*** Opening Given data ***

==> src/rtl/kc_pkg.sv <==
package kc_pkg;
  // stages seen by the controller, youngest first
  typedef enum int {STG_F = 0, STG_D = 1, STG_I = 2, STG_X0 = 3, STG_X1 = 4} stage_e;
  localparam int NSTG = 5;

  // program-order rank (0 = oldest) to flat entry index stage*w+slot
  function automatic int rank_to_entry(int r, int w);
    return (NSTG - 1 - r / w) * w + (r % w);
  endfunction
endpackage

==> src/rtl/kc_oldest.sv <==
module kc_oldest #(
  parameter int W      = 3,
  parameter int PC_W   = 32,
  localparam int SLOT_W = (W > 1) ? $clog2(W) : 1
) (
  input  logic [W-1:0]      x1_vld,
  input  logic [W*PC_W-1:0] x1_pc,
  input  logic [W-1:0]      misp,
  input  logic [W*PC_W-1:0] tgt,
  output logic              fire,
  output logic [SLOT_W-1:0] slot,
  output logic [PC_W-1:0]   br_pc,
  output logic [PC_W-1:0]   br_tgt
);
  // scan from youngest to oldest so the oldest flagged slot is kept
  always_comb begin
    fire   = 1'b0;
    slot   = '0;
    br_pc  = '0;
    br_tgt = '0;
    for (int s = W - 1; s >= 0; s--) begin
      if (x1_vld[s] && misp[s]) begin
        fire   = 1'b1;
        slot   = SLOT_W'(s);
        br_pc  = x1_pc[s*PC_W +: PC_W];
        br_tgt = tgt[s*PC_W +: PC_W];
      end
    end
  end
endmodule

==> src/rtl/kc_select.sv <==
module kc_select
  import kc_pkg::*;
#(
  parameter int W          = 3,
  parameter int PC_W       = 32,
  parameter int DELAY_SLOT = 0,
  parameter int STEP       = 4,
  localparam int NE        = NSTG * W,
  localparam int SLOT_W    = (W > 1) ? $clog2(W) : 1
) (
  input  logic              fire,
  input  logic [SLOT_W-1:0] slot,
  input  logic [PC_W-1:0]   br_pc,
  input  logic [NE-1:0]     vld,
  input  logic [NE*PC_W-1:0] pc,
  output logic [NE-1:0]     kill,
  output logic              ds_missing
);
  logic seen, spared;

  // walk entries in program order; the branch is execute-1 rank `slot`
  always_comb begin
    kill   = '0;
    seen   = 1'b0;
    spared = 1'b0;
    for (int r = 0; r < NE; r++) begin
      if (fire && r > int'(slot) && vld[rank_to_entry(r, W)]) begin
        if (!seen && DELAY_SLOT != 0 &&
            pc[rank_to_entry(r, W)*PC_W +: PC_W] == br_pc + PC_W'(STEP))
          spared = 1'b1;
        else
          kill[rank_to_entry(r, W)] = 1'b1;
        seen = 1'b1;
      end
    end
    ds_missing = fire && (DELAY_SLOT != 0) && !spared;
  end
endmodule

*** Closing Given data ***

§ Required action: Every line above that includes the string "order" needs to be copied.

§ Written reply:
  // program-order rank (0 = oldest) to flat entry index stage*w+slot
  // walk entries in program order; the branch is execute-1 rank `slot`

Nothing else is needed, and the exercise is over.